[Dataset entries]
┄┄┄┄┄┄

--- src/rtl/slice_alu_pkg.sv ---
// Package: shared opcode type for the sliced ALU.
// Assumes a 4-bit opcode field; unlisted codes are handled as pass-A.
package slice_alu_pkg;
    typedef enum logic [3:0] {
        OP_ADD  = 4'd0,
        OP_SUB  = 4'd1,
        OP_AND  = 4'd2,
        OP_OR   = 4'd3,
        OP_XOR  = 4'd4,
        OP_NOT  = 4'd5,
        OP_NEG  = 4'd6,
        OP_PASS = 4'd7,
        OP_CMP  = 4'd8
    } alu_op_e;
endpackage

--- src/rtl/slice_alu_unit.sv ---
// Combinational slice operator: forms one result slice and its carry-out.
// Assumes carry_q holds the previous slice's carry-out; first overrides it.
module slice_alu_unit
    import slice_alu_pkg::*;
#(
    parameter int W = 16
) (
    input  alu_op_e        op,
    input  logic           first,
    input  logic           carry_q,
    input  logic [W-1:0]   a,
    input  logic [W-1:0]   b,
    output logic [W-1:0]   y,
    output logic           cout,
    output logic           writes
);
    logic [W-1:0] a_sel;
    logic [W-1:0] b_sel;
    logic [W-1:0] logic_res;
    logic [W:0]   sum;
    logic         cin;
    logic         use_adder;

    // Select adder operands, carry-in and logic result for the opcode.
    always_comb begin
        a_sel     = a;
        b_sel     = b;
        cin       = 1'b0;
        use_adder = 1'b1;
        logic_res = a;
        case (op)
            OP_ADD: cin = first ? 1'b0 : carry_q;
            OP_SUB, OP_CMP: begin
                b_sel = ~b;
                cin   = first ? 1'b1 : carry_q;
            end
            OP_NEG: begin
                a_sel = ~a;
                b_sel = '0;
                cin   = first ? 1'b1 : carry_q;
            end
            OP_AND: begin use_adder = 1'b0; logic_res = a & b; end
            OP_OR:  begin use_adder = 1'b0; logic_res = a | b; end
            OP_XOR: begin use_adder = 1'b0; logic_res = a ^ b; end
            OP_NOT: begin use_adder = 1'b0; logic_res = ~a;    end
            default: begin use_adder = 1'b0; logic_res = a;    end
        endcase
    end

    // Shared adder and output mux.
    always_comb begin
        sum    = {1'b0, a_sel} + {1'b0, b_sel} + {{W{1'b0}}, cin};
        y      = use_adder ? sum[W-1:0] : logic_res;
        cout   = use_adder & sum[W];
        writes = (op != OP_CMP);
    end
endmodule

--- src/rtl/slice_alu_chain.sv ---
// Inter-slice state: carry and running all-zero term between slices.
// Assumes slices of one operation arrive least significant first.
module slice_alu_chain #(
    parameter int W = 16
) (
    input  logic         clk,
    input  logic         rst_n,
    input  logic         step,
    input  logic         first,
    input  logic         cout,
    input  logic [W-1:0] y,
    output logic         carry_q,
    output logic         zero_run
);
    logic zacc_q;

    // Zero term including the current slice; first restarts it.
    always_comb zero_run = (first | zacc_q) & (y == '0);

    // Hold carry and zero term for the next slice.
    always_ff @(posedge clk) begin
        if (!rst_n) begin
            carry_q <= 1'b0;
            zacc_q  <= 1'b0;
        end else if (step) begin
            carry_q <= cout;
            zacc_q  <= zero_run;
        end
    end
endmodule

--- src/rtl/slice_alu_status.sv ---
// Condition status register: loads C, P, Z, N on the last slice only.
// Assumes sign is bit W-1 of the final slice result.
module slice_alu_status (
    input  logic clk,
    input  logic rst_n,
    input  logic load,
    input  logic cout,
    input  logic zero_all,
    input  logic sign,
    output logic flag_c,
    output logic flag_p,
    output logic flag_z,
    output logic flag_n
);
    // Update status bits at the end of an operation.
    always_ff @(posedge clk) begin
        if (!rst_n) begin
            flag_c <= 1'b0;
            flag_p <= 1'b0;
            flag_z <= 1'b0;
            flag_n <= 1'b0;
        end else if (load) begin
            flag_c <= cout;
            flag_z <= zero_all;
            flag_n <= ~zero_all & sign;
            flag_p <= ~zero_all & ~sign;
        end
    end
endmodule

--- src/rtl/slice_alu.sv ---
// Top: sliced two's complement ALU with registered result and status.
// Assumes multi-slice operations arrive on consecutive valid cycles.
module slice_alu
    import slice_alu_pkg::*;
#(
    parameter int W = 16
) (
    input  logic         clk,
    input  logic         rst_n,
    input  logic         in_valid,
    input  logic [3:0]   op,
    input  logic         first,
    input  logic         last,
    input  logic [W-1:0] a,
    input  logic [W-1:0] b,
    output logic [W-1:0] res,
    output logic         res_valid,
    output logic         flag_c,
    output logic         flag_p,
    output logic         flag_z,
    output logic         flag_n
);
    localparam int SIGN = W - 1;

    alu_op_e      op_e;
    logic [W-1:0] y;
    logic         cout;
    logic         writes;
    logic         carry_q;
    logic         zero_run;

    // Map the raw opcode field onto the enum.
    always_comb op_e = alu_op_e'(op);

    slice_alu_unit #(.W(W)) u_unit (
        .op(op_e), .first(first), .carry_q(carry_q),
        .a(a), .b(b), .y(y), .cout(cout), .writes(writes)
    );

    slice_alu_chain #(.W(W)) u_chain (
        .clk(clk), .rst_n(rst_n), .step(in_valid), .first(first),
        .cout(cout), .y(y), .carry_q(carry_q), .zero_run(zero_run)
    );

    slice_alu_status u_status (
        .clk(clk), .rst_n(rst_n), .load(in_valid & last),
        .cout(cout), .zero_all(zero_run), .sign(y[SIGN]),
        .flag_c(flag_c), .flag_p(flag_p), .flag_z(flag_z), .flag_n(flag_n)
    );

    // Register the result slice for writing opcodes.
    always_ff @(posedge clk) begin
        if (!rst_n) begin
            res       <= '0;
            res_valid <= 1'b0;
        end else begin
            res_valid <= in_valid & writes;
            if (in_valid & writes) res <= y;
        end
    end
endmodule

--- config.mk ---
export PLATFORM = sky130hd
export DESIGN_NAME = slice_alu
export DESIGN_NICKNAME = d
export VERILOG_FILES = /design/src/rtl/slice_alu_pkg.sv /design/src/rtl/slice_alu_unit.sv /design/src/rtl/slice_alu_chain.sv /design/src/rtl/slice_alu_status.sv /design/src/rtl/slice_alu.sv
export SDC_FILE = /design/constraint.sdc
export NUM_CORES = 1
export LEC_CHECK = 0
export BUFFER_PORTS_ARGS = -buffer_cell sky130_fd_sc_hd__buf_2
export CAP_MARGIN = 15
export CORE_MARGIN = 2
export CORE_UTILIZATION = 53
export DETAILED_ROUTE_END_ITERATION = 10
export GPL_TIMING_DRIVEN = 0
export PLACE_DENSITY_LB_ADDON = 0.2
export SYNTH_ARGS = -nofsm -noshare
export SYNTH_HDL_FRONTEND = slang
export SYNTH_HIERARCHICAL = 1
export SYNTH_SLANG_ARGS = --single-unit
--- constraint.sdc ---
create_clock -name clk -period 4.4 [get_ports clk]
set_clock_uncertainty 0.1 [all_clocks]
set_input_delay 0.44 -clock clk [delete_from_list [all_inputs] [get_ports clk]]
set_output_delay 0.44 -clock clk [all_outputs]
set_load 0.01 [all_outputs]
### Word level (Yosys, flattened, before mapping)

Index checks and enable logic that the tools add are counted.

* register bits: 23
* bits in latches: 0
* RAM bits: 0
* ROM bits: 0
* word-level logic and storage cells: 45
* memories: 0

* $add $sub $neg: 2
* multipliers: 0
* div/mod/pow operators: 0
* $lt $le $gt $ge: 0
* equal/unequal tests: 8
* shifts and indexed selects: 0
* muxes and demuxes: 8
* bitwise operators: 14
* reductions and logical operators: 5

Operator list (number)
* 16-bit one-hot mux with 4 select lines: 1
* 16-bit 2-to-1 mux: 2
* 16-bit NOT: 2
* 16-bit one-hot mux with 2 select lines: 1
* 16-bit by 16-bit adder with 17-bit output: 1
* 17-bit by 1-bit adder with 17-bit output: 1
* 16-bit bitwise AND: 1
* 16-bit zero test: 1
* 16-bit OR: 1
* 16-bit bitwise XOR: 1
* 4-bit by 3-bit equality test with 1-bit output, second input constant: 3
* 4-bit by 2-bit equality test with 1-bit output, second input constant: 2
* 1-bit bitwise AND: 6
* 4-bit by 1-bit equality test with 1-bit output, second input constant: 1
* 4-bit equality test, second input constant: 1
* 4-bit zero test: 1
* 4-bit inequality test, second input constant: 1
* 4-bit OR reduction: 1
* 1-bit 2-to-1 mux: 3
* 3-bit OR reduction: 1
* 1-bit NOT: 2
* 1-bit one-hot mux with 2 select lines: 1
* 2-bit OR reduction: 1
* 1-bit OR: 1

### Depth between registers and ports, before layout

Gate-level depths: netlist (run 1).

* depth after elaboration: 10
* gate-level depth with buffers: 20
* gate-level depth less buffers: 19

### Hierarchy

The synthesis (run 1) kept the hierarchy.

By module, submodules not included
* slice_alu_unit: times used 1, cells each 424, area each 2717.6 µm²
* slice_alu: times used 1, cells each 77, area each 705.7 µm²
* slice_alu_status: times used 1, cells each 14, area each 158.9 µm²
* slice_alu_chain: times used 1, cells each 14, area each 126.4 µm²

### Worst setup path after synthesis (run 1)

OpenSTA, ideal clock, no wires.

* path type: in2reg
* start: input port op[0]
* end: register u_status.flag_p
* arrival time: 4.330 ns
* required time: 4.185 ns
* setup slack: -0.145 ns
* stages: 20
* cell sequence: buf_2 > xor2_1 > nand2_1 > inv_1 > nor2_1 > buf_2 > a21oi_1 > fa_1 > fa_1 > nand2b_1 > a21boi_1 > a311o_1 > a31oi_1 > o2111a_1 > a221o_1 > nor4_2 > o211ai_1 > nor2_1 > nor3b_2 > o21a_1

* longest elaborated chain between the ends: 10

RTL lines
* start, declared: RTL line slice_alu.sv:11 `input logic [3:0] op,`
* 4-bit by 1-bit equality test with 1-bit output or 4-bit equality test (tied branches): RTL line slice_alu_unit.sv:31 `case (op)`
* 2-bit OR reduction
* 16-bit one-hot mux with 2 select lines: RTL line slice_alu_unit.sv:31
* 16-bit by 16-bit adder with 17-bit output: RTL line slice_alu_unit.sv:52 `sum = {1'b0, a_sel} + {1'b0, b_sel} + {{W{1'b0}}, cin};`
* 17-bit by 1-bit adder with 17-bit output: RTL line slice_alu_unit.sv:52
* 16-bit 2-to-1 mux (*): RTL line slice_alu_unit.sv:53 `y = use_adder ? sum[W-1:0] : logic_res;`
* via y[10]: RTL line slice_alu.sv:26 `logic [W-1:0] y;`
* 16-bit zero test (*): RTL line slice_alu_chain.sv:18 `always_comb zero_run = (first | zacc_q) & (y == '0);`
* 1-bit bitwise AND (*): RTL line slice_alu_chain.sv:18
* via zero_run: RTL line slice_alu.sv:30 `logic zero_run;`
* 1-bit NOT (*): RTL line slice_alu_status.sv:26 `flag_p <= ~zero_all & ~sign;`
* 1-bit bitwise AND (*): RTL line slice_alu_status.sv:26
* end signal, assigned: RTL line slice_alu_status.sv:26
* end, declared: RTL line slice_alu_status.sv:11 `output logic flag_p,`

The timed path passes the listed nets; every way through them passes the cells marked *.
A chain may end at the register's enable or synchronous reset.

### Final worst setup path (run 1)

Ends and elaborated chain as after synthesis.

==> results.sh, run 1 <==
export IMPL_path_max_fanout=10
export IMPL_yosysTopAreaCell="ha_1"
export IMPL_synth_top_area_share_pct=15.9
export IMPL_cts_root_buf="clkbuf_8"
export IMPL_synthTopCellsByCount="65 x nand2_1, 47 x a21oi_1, 47 x ha_1"
export IMPL_worst_slew_pin_slew_ps=596
export IMPL_ant_nets=0
export IMPL_antenna_found_initial=0
export IMPL_rows=30
export IMPL_cts_clk_slew_worst_paths_ps=80
export IMPL_wl_met2_um=5500
export IMPL_dp_hpwl_um=8780
export IMPL_grt_pass1_wl_um=19000
export IMPL_met3WireLength_um=972
export IMPL_cpPeakStageDelay_ps=400
export IMPL_finalSetupTns_ps=0
export IMPL_start_util_pct=54.6
export IMPL_setup_viol=0
export IMPL_yosysWarnings=6
export IMPL_asyncSetResetFlopFracSynth_pct=0
export IMPL_crit_type="input pin to flip-flop"
export IMPL_slowest_stage="fa_2"
export IMPL_nets=699
export IMPL_slew_viol_final=0
export IMPL_h_tree_depth=1
export IMPL_place_ws_ps=-882
export IMPL_cp_start_kind="input pin"
export IMPL_clock_latency_ps=260
export IMPL_crit_path_end_kind="flip-flop"
export IMPL_grt_total_usage_pct=30.8
export IMPL_synth_nets=619
export IMPL_leakagePower_nw=2.06
export IMPL_p_clk_share_pct=14.6
export IMPL_layout_worst_path_cycle_share_pct=95.8
export IMPL_cts_hold_buf=0
export IMPL_syn_inst=529
export IMPL_core_sq_um=6790
export IMPL_ios=62
export IMPL_grt_remaining_overflow=0
export IMPL_gp_congestion=0.964
export IMPL_vdd_drop_max_mv=0.150
export IMPL_crit_top_cell="fa_2"
export IMPL_via_per_inst=6.08
export IMPL_drc_errors=0
export IMPL_ys_seq_elements=23
export IMPL_totalWireLength_um=11700
export IMPL_timing_fmax_mhz=237
export IMPL_syn_area_sq_um=3710
export IMPL_p_comb_share_pct=59.5
export IMPL_dpl_cell_area_sq_um=4140
export IMPL_slew_headroom_pct=60.2
export IMPL_dr_pass1_iters=4
export IMPL_area_growth_pct=18.9
export IMPL_finalWorstSetupSlack_ps=186
export IMPL_dieArea_sq_um=7680
export IMPL_status="finished, final reports clean"
export IMPL_seq_area_frac_synth_pct=12.4
export IMPL_power_internal_w=0.000508
export IMPL_numPortBuffers=58
export IMPL_routed_via_count=4277
export IMPL_maxCapViolations=0
export IMPL_die_x_um=87.7
export IMPL_first_global_vias=4007
export IMPL_routed_top_layer="met4"
export IMPL_hold_viol=0
export IMPL_power_density_nw_per_um2=203
export IMPL_finalWorstPathRequiredPeriod_ps=4210
export IMPL_avgSynthCellArea_sq_um=7.01
export IMPL_synth_edff_count=0
export IMPL_cts_tree="done"
export IMPL_arrival_ps=4280
export IMPL_fillers=609
export IMPL_drive_above_1_share_pct=22.5
export IMPL_wl_met1_um=4790
export IMPL_clkSinkCount=23
export IMPL_numCtsBuffers=3
export IMPL_n_antenna_cell=0
export IMPL_crit_chain="buf_2, buf_4, xor2_2, nand2_2, inv_1, nor2_4, buf_6, a21oi_1, fa_2, fa_2, nand2b_4, a21boi_4, a311o_1, a31oi_2, o2111a_1, a221o_1, nor4_2, o211ai_1, nor2_2, nor3b_2, o21a_1"
export IMPL_yosys_top_cells_area="ha_1 16%, dfxtp_1 12%, nand2_1 6.6%, a21oi_1 6.3%, o21ai_0 6.2%"
export IMPL_switching_share_pct=43.4
export IMPL_rsz0062_at_grt="false"
export IMPL_drt_iter0_drc=320
export IMPL_fin_area_sq_um=4410
export IMPL_p_seq_share_pct=25.9
export IMPL_wl_per_cell_um=16.6
export IMPL_die_y_um=87.7
export IMPL_clock_path_buffers=2
export IMPL_yosys_cell_count_top_type="nand2_1"
export IMPL_power_switching_w=0.000389
export IMPL_synth_cell_type_count=63
export IMPL_grt_max_degree=13
export IMPL_synthFlopType="dfxtp_1"
export IMPL_min_path_type="flip-flop to flip-flop"
export IMPL_required_ps=4460
[per-stage QoR]
step           total power [W]  hold WS, ps  util, %  cells
2_1_floorplan         0.000574          375        -    529
3_3_place_gp          0.000700          345     61.0    683
3_5_place_dp          0.000713          346     61.0    683
4_1_cts               0.000877          359     64.2    703
5_1_grt               0.000963          368     64.9    704
6_report              0.000897          356     64.9    704
[worst max-delay path, delay by kind of cell]
family / cells / cell delay [ps]
and+or+nand+nor: 6 / 860
adders and majority gates: 2 / 770
xor gates and xnor gates: 1 / 180
AOI/OAI and AO/OA: 8 / 1520
buffers and inverters: 4 / 500
[cell families after synthesis]
kind of cell	after synthesis	synth area share (%)
AND/OR/NAND/NOR	168	22.1
buffers and inverters	79	9.55
AO/OA/AOI/OAI	175	30.2
adder cells (fa/ha/maj)	49	16.9
multiplexers	12	3.34
flip-flops	23	12.4
XOR/XNOR	23	5.43
[layer usage]
metal	vias up	track usage, %
li1	2060	-
met1	1944	39.5
met2	231	52.3
met3	42	3.96
met4	0	12.0
met5	-	0
[power by group through the flow]
stage	Combinational [W]	Sequential, W	Clock [W]
after floorplan	0.000328	0.000246	0
after global placement	0.000463	0.000237	0
after detailed placement	0.000475	0.000238	0
after CTS	0.000511	0.000233	0.000133
after global routing	0.000586	0.000235	0.000142
final	0.000534	0.000233	0.000131
[state kept, by name, indices dropped and copies added (netlist names)]
register,cells
res,16
res_valid,1
u_chain/carry_q,1
u_chain/zacc_q,1
u_status/flag_c,1
u_status/flag_n,1
u_status/flag_p,1
u_status/flag_z,1
[cells in the final DEF (no fill, tap or decap), drive strengths merged, types with 6 or more instances in the layout]
cell / netlist / layout
nor3: 6 / 6
a21oi: 47 / 47
xor2: 6 / 6
o22ai: 10 / 10
nor2: 37 / 37
clkbuf: 11 / 16
mux2i: 9 / 9
nand3: 6 / 6
xnor2: 17 / 17
inv: 43 / 43
nand4: 16 / 16
nand2: 65 / 65
ha: 47 / 47
o221ai: 7 / 7
o21ai: 56 / 56
a211oi: 11 / 11
nor2b: 7 / 7
buf: 25 / 99
dfxtp: 23 / 23
[timing repair]
action / 4_1_cts / 5_1_grt
cloned: 0 / 0
gates resized for setup: 14 / 9
pin swaps: 10 / 8
setup buffers: 16 / 1
setup endpoints to repair: 4 / 4
[area by class of cell]
type / count / area [sq um] / area share (%)
multi-input combinational: 427 / 2970 / 67.4
clock buffer: 4 / 45.0 / 1.02
sequential: 23 / 460 / 10.4
tap: 96 / 120 / 2.72
timing repair buffer: 75 / 422 / 9.57
inverter: 43 / 161 / 3.66
buffer: 36 / 228 / 5.17
[final timing paths]
check                               startpoint                            to  slack (ps)  cells after the start
setup reg to reg  u_chain/carry_q$_SDFFE_PN0P_  u_status/flag_p$_SDFFE_PN0P_         880                     14
hold / removal             res[5]$_SDFFE_PN0P_           res[5]$_SDFFE_PN0P_         360                      2
hold reg to reg            res[5]$_SDFFE_PN0P_           res[5]$_SDFFE_PN0P_         360                      2
setup / recovery                         op[0]  u_status/flag_p$_SDFFE_PN0P_         190                     21
No activity file was read; power rests on OpenSTA's default activity.
==> run 2, diff against run 1 <==
CELL_PAD_IN_SITES_DETAIL_PLACEMENT = 0   (was default)
CELL_PAD_IN_SITES_GLOBAL_PLACEMENT = 1   (was default)
CORE_UTILIZATION = 38   (was 53)
PLACE_DENSITY_LB_ADDON = 0.1   (was 0.2)
==> results.sh, run 2 (synthesized netlist as in run 1, its figures left out) <==
export IMPL_finalWorstPathRequiredPeriod_ps=4250
export IMPL_hold_end="res[1]$_SDFFE_PN0P_"
export IMPL_cpPeakStageDelay_ps=390
export IMPL_dp_hpwl_um=9630
export IMPL_cts_hold_buf=0
export IMPL_grt_max_degree=13
export IMPL_largest_register_ffs=16
export IMPL_min_path_type="flip-flop to flip-flop"
export IMPL_layout_worst_path_cycle_share_pct=96.6
export IMPL_n_antenna_cell=0
export IMPL_arrival_ps=4340
export IMPL_rows=36
export IMPL_die_y_um=103
export IMPL_grt_total_usage_pct=23.6
export IMPL_cp_start_kind="input pin"
export IMPL_crit_path_end_kind="flip-flop"
export IMPL_slew_viol_final=0
export IMPL_dr_pass1_iters=5
export IMPL_clkSinkCount=23
export IMPL_grt_pass1_wl_um=19500
export IMPL_crit_buf_inv=6
export IMPL_grt_remaining_overflow=0
export IMPL_core_sq_um=9640
export IMPL_finalSetupTns_ps=0
export IMPL_gp_congestion=0.920
export IMPL_setup_viol=0
export IMPL_timing_fmax_mhz=235
export IMPL_clock_path_buffers=2
export IMPL_numPortBuffers=58
export IMPL_numCtsBuffers=3
export IMPL_min_path_cells=2
export IMPL_routed_via_count=4100
export IMPL_cpLargestDelayFamily="compound AO/OA/AOI/OAI gates"
export IMPL_hold_viol=0
export IMPL_nets=696
export IMPL_die_x_um=103
export IMPL_total_power_w=0.000890
export IMPL_rsz0062_at_grt="false"
export IMPL_dieArea_sq_um=10600
export IMPL_r2r_slack_ps=880
export IMPL_crit_top_cell="buf_4"
export IMPL_start_util_pct=38.5
export IMPL_crit_chain="clkbuf_4, and4bb_2, buf_12, buf_4, nor2_4, buf_6, a21oi_1, fa_2, fa_2, nand2b_4, a21boi_4, a311o_1, a31oi_2, o2111a_1, a221o_1, nor4_4, o211ai_1, buf_4, buf_4, o31ai_2"
export IMPL_cts_clk_slew_worst_paths_ps=80
export IMPL_crit_type="input pin to flip-flop"
export IMPL_drc_errors=0
export IMPL_vdd_drop_max_mv=0.129
export IMPL_final_common_cell="buf_2"
export IMPL_power_density_nw_per_um2=199
export IMPL_required_ps=4490
export IMPL_drive_above_1_share_pct=21.8
export IMPL_status="finished, final reports clean"
export IMPL_clock_latency_ps=260
export IMPL_wl_per_cell_um=16.6
export IMPL_cts_tree="done"
export IMPL_rr_worst_depth=14
export IMPL_startpoint="op[2]"
export IMPL_dpl_cell_area_sq_um=4190
export IMPL_h_tree_depth=1
export IMPL_drt_iter0_drc=248
export IMPL_ios=62
export IMPL_fin_area_sq_um=4460
export IMPL_worst_slew_pin_slew_ps=679
export IMPL_area_growth_pct=20.3
export IMPL_cts_root_buf="clkbuf_8"
export IMPL_hold_path_startpoint="res[1]$_SDFFE_PN0P_"
export IMPL_ant_nets=0
export IMPL_largest_register="res"
export IMPL_r2r_end="u_chain/zacc_q$_SDFFE_PN0P_"
export IMPL_totalWireLength_um=12300
export IMPL_slew_headroom_pct=54.3
export IMPL_r2r_start="u_chain/carry_q$_SDFFE_PN0P_"
export IMPL_antenna_found_initial=0
export IMPL_layout_common_cells="68 x buf_2, 64 x nand2_1, 47 x a21oi_1, 47 x ha_1, 46 x o21ai_0"
export IMPL_via_per_inst=5.56
export IMPL_fin_worst_hold_slack_ps=356
export IMPL_slowest_stage="fa_2"
export IMPL_maxCapViolations=0
export IMPL_first_global_vias=3737
export IMPL_leakagePower_nw=2.05
export IMPL_path_max_fanout=8
## run 2: cell count changes in the layout (fill, tap and decap cells not counted), sizes merged
cell / delta
clkbuf: -1
buf: -2
## run 2: how the worst max path moves through the flow
stage                                         to  slack [ps]  depth (start not counted)
finish               u_chain/zacc_q$_SDFFE_PN0P_         150                         20
global route        u_status/flag_p$_SDFFE_PN0P_          30                         20
CTS                 u_status/flag_p$_SDFFE_PN0P_           1                         20
detailed placement  u_status/flag_p$_SDFFE_PN0P_        -920                         21
global placement    u_status/flag_p$_SDFFE_PN0P_        -940                         21
floorplan           u_status/flag_p$_SDFFE_PN0P_          40                         20
## run 2: repair_timing
item | CTS | global route
cloned | 0 | 0
endpoints found under the setup margin | 4 | 4
buffers inserted | 13 | 1
gates resized for setup | 23 | 6
pin swaps | 13 | 7
## run 2: per-stage QoR
stage,utilization (%),instances,setup WS [ps]
2_1_floorplan,-,529,43.5
3_3_place_gp,43.5,720,-940
3_5_place_dp,43.5,720,-919
4_1_cts,45.9,737,0.950
5_1_grt,46.3,738,27.3
6_report,46.3,738,151
## run 2: cell type report
| cell class | instances | area, sq um |
|---|---|---|
| fill | 1074 | 5180 |
| multi-input combinational | 427 | 2970 |
| sequential | 23 | 460 |
| timing repair buffer | 72 | 402 |
| buffer | 36 | 255 |
| tap | 133 | 166 |
| inverter | 43 | 161 |
| clock buffer | 4 | 45.0 |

┄┄┄┄┄┄

**Work instruction:**
Starting at the line above that contains "slice_alu_unit #(.W(W)) u_unit", write out each line exactly until the line that contains "set_output_delay 0.44 -clock" has been written, and stop there.

**Response area:**
    slice_alu_unit #(.W(W)) u_unit (
        .op(op_e), .first(first), .carry_q(carry_q),
        .a(a), .b(b), .y(y), .cout(cout), .writes(writes)
    );

    slice_alu_chain #(.W(W)) u_chain (
        .clk(clk), .rst_n(rst_n), .step(in_valid), .first(first),
        .cout(cout), .y(y), .carry_q(carry_q), .zero_run(zero_run)
    );

    slice_alu_status u_status (
        .clk(clk), .rst_n(rst_n), .load(in_valid & last),
        .cout(cout), .zero_all(zero_run), .sign(y[SIGN]),
        .flag_c(flag_c), .flag_p(flag_p), .flag_z(flag_z), .flag_n(flag_n)
    );

    // Register the result slice for writing opcodes.
    always_ff @(posedge clk) begin
        if (!rst_n) begin
            res       <= '0;
            res_valid <= 1'b0;
        end else begin
            res_valid <= in_valid & writes;
            if (in_valid & writes) res <= y;
        end
    end
endmodule

--- config.mk ---
export PLATFORM = sky130hd
export DESIGN_NAME = slice_alu
export DESIGN_NICKNAME = d
export VERILOG_FILES = /design/src/rtl/slice_alu_pkg.sv /design/src/rtl/slice_alu_unit.sv /design/src/rtl/slice_alu_chain.sv /design/src/rtl/slice_alu_status.sv /design/src/rtl/slice_alu.sv
export SDC_FILE = /design/constraint.sdc
export NUM_CORES = 1
export LEC_CHECK = 0
export BUFFER_PORTS_ARGS = -buffer_cell sky130_fd_sc_hd__buf_2
export CAP_MARGIN = 15
export CORE_MARGIN = 2
export CORE_UTILIZATION = 53
export DETAILED_ROUTE_END_ITERATION = 10
export GPL_TIMING_DRIVEN = 0
export PLACE_DENSITY_LB_ADDON = 0.2
export SYNTH_ARGS = -nofsm -noshare
export SYNTH_HDL_FRONTEND = slang
export SYNTH_HIERARCHICAL = 1
export SYNTH_SLANG_ARGS = --single-unit
--- constraint.sdc ---
create_clock -name clk -period 4.4 [get_ports clk]
set_clock_uncertainty 0.1 [all_clocks]
set_input_delay 0.44 -clock clk [delete_from_list [all_inputs] [get_ports clk]]
set_output_delay 0.44 -clock clk [all_outputs]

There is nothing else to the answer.